The chiefly house of MacLaren is said to be descended from Lorn, son of Fergus MacErc, believed to be a ruler of the kingdom of Dál Riata. It must be noted that in the Gaidhlig language, Lorn is Latharna, whilst Laren (Lawrence) is Labhrainn, two different Gaidhlig names.

=== Heraldry Tradition ===
In Scottish Gaelic the clan name is Clann Labhruinn. The heraldry borne by the clan suggests that they descend from a cadet branch of the dynasty of the Earls of Strathearn.

There is also a tradition that the MacLarens fought at the Battle of the Standard under Malise I, Earl of Strathearn, for David I of Scotland.

===Early MacLaren Tradition===

Three names are traditionally identified as belonging to the Clan MacLaren are found in the Ragman Rolls of 1296, giving allegiance to Edward I of England. These are Maurice of Tiree, Conan of Balquhidder and Leurin of Ardveche.

There is a differing opinion on whether these three men were McLarens. For example, Leurin of Ardveche is properly Orm de Abernathy, whose heraldic ensign appears to be an oak leaf, not the Earls of Strathearn chevrons. Tiry, Morice de (del counte de Perth) whose surname is derived from the place name in Perthshire “Tyrie” or Tyree, from Tir ith land of grain. The Tyrees lived at Drumkilbo for 300 years.

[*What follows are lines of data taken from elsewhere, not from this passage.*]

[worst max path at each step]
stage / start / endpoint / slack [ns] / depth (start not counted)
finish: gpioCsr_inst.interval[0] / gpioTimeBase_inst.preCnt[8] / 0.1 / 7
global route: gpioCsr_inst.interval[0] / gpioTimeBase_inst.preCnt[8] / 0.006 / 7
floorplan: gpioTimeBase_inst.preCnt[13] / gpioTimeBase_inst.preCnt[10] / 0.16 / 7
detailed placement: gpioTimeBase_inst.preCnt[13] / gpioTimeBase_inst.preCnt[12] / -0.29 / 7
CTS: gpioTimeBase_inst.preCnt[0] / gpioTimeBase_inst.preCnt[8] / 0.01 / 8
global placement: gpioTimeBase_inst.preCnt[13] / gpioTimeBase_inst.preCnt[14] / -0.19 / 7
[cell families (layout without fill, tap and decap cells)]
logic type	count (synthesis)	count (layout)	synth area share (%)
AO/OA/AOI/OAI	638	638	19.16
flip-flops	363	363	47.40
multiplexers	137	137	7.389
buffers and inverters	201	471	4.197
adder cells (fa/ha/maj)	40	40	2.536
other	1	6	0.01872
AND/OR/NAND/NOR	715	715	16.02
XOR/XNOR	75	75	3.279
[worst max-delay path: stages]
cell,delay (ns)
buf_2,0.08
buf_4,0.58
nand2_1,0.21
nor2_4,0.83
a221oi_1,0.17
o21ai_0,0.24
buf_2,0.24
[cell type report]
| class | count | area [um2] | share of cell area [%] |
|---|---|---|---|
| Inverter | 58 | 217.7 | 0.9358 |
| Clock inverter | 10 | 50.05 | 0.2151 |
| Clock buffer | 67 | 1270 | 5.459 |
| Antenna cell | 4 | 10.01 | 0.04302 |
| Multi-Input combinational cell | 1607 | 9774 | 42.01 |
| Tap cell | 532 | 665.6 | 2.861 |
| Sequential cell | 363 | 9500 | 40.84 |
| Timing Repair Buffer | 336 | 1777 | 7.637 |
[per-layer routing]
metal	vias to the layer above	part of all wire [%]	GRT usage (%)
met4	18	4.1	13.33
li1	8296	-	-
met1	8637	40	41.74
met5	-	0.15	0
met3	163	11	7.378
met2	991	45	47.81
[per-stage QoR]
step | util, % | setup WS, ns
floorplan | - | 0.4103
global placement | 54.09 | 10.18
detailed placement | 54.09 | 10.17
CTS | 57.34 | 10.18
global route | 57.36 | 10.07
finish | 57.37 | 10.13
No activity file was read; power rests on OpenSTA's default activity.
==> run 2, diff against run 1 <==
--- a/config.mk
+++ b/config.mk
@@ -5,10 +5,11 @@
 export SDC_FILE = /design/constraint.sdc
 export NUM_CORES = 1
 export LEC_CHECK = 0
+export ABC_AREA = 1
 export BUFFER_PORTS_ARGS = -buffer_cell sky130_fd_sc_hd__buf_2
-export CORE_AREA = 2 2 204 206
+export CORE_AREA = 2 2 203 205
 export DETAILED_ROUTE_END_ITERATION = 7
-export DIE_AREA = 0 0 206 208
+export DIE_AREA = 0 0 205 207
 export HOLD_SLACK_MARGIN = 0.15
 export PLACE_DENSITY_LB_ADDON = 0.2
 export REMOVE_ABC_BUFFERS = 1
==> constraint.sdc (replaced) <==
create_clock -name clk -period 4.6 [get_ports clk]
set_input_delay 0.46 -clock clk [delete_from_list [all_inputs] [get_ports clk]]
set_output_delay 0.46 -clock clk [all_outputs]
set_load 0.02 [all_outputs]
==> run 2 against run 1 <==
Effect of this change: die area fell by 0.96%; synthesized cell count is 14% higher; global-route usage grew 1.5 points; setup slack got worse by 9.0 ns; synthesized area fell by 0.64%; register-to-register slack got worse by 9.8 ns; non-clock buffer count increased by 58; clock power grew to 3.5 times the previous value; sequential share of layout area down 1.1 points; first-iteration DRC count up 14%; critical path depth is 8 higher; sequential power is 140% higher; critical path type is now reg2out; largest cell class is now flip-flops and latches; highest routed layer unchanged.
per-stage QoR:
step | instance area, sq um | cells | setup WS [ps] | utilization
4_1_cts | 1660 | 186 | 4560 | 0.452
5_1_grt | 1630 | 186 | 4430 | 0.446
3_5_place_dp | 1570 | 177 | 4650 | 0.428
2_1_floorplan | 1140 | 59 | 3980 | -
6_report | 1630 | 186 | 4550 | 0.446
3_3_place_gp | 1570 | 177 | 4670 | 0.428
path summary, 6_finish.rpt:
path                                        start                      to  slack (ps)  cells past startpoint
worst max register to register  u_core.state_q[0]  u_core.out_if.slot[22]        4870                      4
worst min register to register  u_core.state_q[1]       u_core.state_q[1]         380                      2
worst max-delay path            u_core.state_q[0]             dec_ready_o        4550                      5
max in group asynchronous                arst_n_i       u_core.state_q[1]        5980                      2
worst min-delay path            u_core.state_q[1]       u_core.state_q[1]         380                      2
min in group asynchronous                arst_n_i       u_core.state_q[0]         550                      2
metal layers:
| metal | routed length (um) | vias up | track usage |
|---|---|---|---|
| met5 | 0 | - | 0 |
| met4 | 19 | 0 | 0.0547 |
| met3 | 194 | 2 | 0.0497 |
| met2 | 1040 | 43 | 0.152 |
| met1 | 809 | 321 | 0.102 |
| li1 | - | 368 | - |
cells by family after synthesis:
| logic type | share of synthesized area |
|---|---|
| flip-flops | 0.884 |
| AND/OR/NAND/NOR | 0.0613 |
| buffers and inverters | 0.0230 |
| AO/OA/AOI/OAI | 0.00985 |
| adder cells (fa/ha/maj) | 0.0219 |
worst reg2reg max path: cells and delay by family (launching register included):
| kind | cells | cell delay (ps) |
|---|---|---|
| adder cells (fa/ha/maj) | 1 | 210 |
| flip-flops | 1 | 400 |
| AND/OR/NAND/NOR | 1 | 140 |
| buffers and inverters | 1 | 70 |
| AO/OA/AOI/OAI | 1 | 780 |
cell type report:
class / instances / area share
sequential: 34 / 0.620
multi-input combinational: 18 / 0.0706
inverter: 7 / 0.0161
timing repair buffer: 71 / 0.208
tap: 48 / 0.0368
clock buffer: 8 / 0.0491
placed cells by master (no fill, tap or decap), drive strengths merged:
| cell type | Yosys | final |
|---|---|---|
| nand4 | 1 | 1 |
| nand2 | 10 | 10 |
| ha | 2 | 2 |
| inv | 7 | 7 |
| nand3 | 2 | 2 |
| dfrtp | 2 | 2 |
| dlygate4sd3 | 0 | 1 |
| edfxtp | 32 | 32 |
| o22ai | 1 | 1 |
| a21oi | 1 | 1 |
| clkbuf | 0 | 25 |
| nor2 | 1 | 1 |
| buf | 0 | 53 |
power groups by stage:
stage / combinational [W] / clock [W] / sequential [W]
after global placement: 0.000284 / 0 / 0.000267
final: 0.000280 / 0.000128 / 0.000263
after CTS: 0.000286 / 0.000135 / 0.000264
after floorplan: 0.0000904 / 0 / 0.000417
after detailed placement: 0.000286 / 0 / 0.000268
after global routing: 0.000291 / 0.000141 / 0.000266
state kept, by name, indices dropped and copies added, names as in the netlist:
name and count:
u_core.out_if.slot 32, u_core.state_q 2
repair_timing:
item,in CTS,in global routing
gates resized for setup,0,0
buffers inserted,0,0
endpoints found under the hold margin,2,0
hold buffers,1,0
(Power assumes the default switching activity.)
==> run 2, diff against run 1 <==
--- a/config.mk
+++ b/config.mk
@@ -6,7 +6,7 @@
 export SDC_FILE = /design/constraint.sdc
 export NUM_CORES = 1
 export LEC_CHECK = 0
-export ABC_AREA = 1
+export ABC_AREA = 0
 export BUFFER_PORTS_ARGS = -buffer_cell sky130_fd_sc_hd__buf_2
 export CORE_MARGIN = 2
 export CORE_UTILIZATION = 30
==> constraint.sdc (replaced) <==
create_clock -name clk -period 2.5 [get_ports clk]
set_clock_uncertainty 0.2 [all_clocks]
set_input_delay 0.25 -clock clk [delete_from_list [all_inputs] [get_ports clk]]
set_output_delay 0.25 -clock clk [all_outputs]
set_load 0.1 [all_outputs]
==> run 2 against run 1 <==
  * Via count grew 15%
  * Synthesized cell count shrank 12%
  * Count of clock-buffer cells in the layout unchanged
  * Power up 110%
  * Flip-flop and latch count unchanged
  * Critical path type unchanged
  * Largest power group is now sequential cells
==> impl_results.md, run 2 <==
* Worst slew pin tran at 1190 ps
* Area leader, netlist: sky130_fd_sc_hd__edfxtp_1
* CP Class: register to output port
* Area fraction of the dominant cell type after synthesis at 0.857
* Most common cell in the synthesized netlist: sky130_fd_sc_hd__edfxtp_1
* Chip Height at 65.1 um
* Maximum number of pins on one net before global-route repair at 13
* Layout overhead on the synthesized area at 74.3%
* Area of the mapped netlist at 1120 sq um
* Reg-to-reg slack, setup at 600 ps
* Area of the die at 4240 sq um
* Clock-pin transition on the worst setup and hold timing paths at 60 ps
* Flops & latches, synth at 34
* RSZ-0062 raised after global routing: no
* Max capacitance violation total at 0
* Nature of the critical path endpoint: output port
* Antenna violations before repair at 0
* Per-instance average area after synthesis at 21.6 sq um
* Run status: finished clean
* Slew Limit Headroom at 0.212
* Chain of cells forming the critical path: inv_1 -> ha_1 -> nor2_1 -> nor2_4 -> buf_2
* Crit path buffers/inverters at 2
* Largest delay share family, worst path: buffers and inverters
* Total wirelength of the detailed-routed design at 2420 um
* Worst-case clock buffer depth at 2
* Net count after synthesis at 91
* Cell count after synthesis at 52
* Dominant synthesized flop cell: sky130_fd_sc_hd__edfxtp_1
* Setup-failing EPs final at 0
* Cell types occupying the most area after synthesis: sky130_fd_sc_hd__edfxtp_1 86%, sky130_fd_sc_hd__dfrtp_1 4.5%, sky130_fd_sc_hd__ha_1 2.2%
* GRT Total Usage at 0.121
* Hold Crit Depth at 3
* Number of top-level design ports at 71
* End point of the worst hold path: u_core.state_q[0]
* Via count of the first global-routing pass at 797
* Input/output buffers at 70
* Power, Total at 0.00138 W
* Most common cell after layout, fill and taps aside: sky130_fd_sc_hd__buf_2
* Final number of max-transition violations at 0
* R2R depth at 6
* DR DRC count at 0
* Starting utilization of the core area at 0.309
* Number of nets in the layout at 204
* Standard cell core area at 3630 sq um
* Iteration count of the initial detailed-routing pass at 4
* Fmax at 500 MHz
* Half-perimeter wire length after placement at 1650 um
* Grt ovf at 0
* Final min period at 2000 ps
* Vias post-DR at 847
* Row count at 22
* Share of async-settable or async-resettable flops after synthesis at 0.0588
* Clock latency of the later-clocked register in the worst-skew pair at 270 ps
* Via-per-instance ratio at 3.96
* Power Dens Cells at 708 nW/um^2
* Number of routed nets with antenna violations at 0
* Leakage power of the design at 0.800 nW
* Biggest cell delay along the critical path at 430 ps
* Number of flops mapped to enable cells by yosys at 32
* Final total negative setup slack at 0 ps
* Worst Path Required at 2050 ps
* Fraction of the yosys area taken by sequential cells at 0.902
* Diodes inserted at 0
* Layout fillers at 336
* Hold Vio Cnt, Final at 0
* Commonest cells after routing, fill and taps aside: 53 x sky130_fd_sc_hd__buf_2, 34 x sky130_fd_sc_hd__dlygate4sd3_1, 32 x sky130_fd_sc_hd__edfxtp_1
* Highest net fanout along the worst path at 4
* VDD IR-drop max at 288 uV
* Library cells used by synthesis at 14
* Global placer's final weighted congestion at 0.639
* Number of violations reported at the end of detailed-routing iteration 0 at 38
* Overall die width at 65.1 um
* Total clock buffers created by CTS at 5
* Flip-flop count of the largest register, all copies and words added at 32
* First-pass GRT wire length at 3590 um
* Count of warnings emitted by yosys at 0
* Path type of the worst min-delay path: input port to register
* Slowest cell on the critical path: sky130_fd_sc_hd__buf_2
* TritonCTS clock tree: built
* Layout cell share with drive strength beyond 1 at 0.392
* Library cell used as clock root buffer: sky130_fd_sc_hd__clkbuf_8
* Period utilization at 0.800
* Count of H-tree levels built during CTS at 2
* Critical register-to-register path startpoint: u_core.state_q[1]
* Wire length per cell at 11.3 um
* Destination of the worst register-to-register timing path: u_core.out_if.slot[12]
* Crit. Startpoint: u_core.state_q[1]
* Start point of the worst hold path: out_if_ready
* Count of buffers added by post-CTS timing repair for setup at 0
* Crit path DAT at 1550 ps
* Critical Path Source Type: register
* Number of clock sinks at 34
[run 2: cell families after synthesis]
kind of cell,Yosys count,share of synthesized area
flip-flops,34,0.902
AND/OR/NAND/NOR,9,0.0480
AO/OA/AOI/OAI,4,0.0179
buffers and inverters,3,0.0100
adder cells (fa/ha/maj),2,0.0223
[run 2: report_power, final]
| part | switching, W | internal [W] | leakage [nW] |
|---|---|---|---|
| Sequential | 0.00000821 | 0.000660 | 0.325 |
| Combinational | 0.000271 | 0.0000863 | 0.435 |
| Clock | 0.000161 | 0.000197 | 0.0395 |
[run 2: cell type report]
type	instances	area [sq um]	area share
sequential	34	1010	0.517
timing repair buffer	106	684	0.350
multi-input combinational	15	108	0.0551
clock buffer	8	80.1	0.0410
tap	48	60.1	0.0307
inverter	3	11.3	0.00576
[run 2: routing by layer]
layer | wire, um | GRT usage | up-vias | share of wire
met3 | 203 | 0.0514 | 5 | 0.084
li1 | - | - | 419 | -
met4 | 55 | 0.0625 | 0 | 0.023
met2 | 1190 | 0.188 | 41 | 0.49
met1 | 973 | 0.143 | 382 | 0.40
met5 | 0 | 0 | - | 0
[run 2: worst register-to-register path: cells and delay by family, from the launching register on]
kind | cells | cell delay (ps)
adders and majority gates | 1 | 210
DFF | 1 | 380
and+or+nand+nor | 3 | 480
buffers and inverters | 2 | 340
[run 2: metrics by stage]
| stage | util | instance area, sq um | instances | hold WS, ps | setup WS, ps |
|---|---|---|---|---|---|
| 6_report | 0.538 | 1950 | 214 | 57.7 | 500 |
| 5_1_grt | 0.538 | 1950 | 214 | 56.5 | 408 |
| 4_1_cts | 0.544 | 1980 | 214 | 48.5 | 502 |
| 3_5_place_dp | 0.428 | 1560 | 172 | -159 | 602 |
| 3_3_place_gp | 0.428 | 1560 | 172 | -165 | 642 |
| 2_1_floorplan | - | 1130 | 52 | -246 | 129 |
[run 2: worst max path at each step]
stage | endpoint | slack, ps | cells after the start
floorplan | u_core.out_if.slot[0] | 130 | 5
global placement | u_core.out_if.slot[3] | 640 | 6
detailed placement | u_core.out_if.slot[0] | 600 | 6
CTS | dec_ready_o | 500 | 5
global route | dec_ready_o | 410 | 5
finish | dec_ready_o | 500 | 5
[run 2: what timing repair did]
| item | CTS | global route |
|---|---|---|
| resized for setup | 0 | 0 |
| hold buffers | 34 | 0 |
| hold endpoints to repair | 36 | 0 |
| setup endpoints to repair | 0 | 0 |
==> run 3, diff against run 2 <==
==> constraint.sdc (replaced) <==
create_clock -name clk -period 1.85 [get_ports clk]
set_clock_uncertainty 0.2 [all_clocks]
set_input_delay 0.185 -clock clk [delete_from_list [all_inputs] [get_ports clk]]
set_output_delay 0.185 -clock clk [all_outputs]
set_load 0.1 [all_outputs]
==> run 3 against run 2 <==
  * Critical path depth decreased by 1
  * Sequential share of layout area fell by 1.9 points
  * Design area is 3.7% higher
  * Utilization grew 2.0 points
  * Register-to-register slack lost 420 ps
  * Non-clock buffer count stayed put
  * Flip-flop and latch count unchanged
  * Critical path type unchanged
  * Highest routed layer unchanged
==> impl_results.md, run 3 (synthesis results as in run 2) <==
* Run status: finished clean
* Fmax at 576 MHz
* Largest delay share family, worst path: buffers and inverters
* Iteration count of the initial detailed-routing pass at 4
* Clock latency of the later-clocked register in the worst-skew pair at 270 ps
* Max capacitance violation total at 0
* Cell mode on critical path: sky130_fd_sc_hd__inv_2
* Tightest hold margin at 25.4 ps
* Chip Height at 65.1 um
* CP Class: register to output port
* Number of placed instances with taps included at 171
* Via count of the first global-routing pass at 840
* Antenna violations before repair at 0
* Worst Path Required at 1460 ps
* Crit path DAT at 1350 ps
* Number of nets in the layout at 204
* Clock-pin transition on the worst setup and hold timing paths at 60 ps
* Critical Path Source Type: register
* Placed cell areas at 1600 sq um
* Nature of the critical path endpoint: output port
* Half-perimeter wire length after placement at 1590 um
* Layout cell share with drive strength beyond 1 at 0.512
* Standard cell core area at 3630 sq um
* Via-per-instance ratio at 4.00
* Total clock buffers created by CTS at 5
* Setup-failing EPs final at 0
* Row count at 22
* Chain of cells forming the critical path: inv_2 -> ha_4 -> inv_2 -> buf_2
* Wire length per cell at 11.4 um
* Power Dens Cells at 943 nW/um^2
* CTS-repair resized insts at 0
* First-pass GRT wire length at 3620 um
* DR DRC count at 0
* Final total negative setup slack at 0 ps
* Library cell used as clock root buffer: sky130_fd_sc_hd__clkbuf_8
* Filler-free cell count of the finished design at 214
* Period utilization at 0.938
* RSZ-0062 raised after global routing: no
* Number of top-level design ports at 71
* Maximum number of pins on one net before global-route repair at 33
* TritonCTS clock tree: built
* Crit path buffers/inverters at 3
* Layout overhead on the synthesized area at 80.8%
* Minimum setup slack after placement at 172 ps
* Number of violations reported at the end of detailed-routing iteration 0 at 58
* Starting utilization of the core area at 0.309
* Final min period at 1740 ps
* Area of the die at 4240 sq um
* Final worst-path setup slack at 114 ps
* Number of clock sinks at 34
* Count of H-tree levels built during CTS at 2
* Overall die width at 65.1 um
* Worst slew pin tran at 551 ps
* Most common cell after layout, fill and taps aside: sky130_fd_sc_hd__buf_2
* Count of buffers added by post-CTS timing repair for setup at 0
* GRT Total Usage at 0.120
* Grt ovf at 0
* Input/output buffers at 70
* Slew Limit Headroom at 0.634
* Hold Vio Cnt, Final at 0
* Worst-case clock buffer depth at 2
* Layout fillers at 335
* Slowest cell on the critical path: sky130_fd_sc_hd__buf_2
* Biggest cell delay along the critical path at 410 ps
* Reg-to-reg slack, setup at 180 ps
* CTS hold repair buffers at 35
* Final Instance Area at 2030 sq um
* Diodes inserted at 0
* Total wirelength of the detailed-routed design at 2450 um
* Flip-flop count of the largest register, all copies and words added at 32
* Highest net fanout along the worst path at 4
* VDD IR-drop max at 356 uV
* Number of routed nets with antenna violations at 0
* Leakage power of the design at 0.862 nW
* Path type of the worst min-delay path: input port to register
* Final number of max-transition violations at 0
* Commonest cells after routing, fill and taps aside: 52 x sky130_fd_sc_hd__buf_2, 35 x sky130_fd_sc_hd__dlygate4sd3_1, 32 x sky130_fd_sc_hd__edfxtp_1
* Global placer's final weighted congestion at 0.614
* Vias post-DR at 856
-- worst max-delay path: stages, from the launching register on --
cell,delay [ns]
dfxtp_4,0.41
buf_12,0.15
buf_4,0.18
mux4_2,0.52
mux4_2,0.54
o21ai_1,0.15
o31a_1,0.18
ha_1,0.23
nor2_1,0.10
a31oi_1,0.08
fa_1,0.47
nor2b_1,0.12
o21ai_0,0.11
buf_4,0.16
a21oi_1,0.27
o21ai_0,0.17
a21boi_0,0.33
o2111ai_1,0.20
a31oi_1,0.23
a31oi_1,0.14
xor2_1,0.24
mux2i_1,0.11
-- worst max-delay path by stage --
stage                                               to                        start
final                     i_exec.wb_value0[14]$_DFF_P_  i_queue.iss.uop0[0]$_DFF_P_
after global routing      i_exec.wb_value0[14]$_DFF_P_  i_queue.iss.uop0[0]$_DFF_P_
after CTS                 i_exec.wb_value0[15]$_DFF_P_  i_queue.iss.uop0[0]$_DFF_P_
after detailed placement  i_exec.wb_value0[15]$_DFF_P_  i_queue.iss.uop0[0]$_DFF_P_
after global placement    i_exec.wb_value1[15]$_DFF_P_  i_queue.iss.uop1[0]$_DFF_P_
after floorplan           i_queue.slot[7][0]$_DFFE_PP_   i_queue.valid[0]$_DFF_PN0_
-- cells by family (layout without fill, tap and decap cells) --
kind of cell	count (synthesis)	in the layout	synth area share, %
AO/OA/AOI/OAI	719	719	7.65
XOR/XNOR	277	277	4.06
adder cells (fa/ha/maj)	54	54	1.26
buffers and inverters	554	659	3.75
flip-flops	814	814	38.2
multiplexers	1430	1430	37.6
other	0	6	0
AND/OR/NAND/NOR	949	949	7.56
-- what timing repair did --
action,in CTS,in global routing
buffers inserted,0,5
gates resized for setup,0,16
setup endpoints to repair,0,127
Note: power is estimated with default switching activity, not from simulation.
### src/design/scaler_ring.sv
`timescale 1ns/100ps

module scaler_ring (
    input  logic               sim_clk,
    input  logic               rst_n,
    input  logic               slot_step,
    output timer_pkg::scaler_t scaler,
    output logic               sb0,
    output logic               sb1,
    output logic               sb2,
    output logic               sb4
);
    import timer_pkg::*;

    scaler_t scaler_next;

    // Johnson shift, P01 takes the inverse of the last stage
    assign scaler_next = {scaler[SCALER_STAGES-2:0], ~scaler[SCALER_STAGES-1]};

    always_ff @(posedge sim_clk) begin
        if (!rst_n) begin
            scaler <= '0;
        end else if (slot_step) begin
            scaler <= scaler_next;
        end
    end

    // Stage names as on the schematic
    logic p02;
    logic p03;
    logic p04;
    logic p05;

    assign p02 = scaler[1];
    assign p03 = scaler[2];
    assign p04 = scaler[3];
    assign p05 = scaler[4];

    // Each strobe picks out fixed points of the ten slot period
    assign sb0 = p02 & ~p05;
    assign sb1 = p03 & p05;
    assign sb2 = p05 & ~p02;
    assign sb4 = p02 & ~p04;

endmodule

During the Wars of Scottish Independence it is traditionally thought that the Clan MacLaren fought for Robert the Bruce at the Battle of Bannockburn, under the standard of Malise, Earl of Strathearn in 1314, where the English were defeated. The last Gaelic Earl of Strathearn was deprived of his title in 1344 when the MacLarens came under pressure from their more powerful neighbours.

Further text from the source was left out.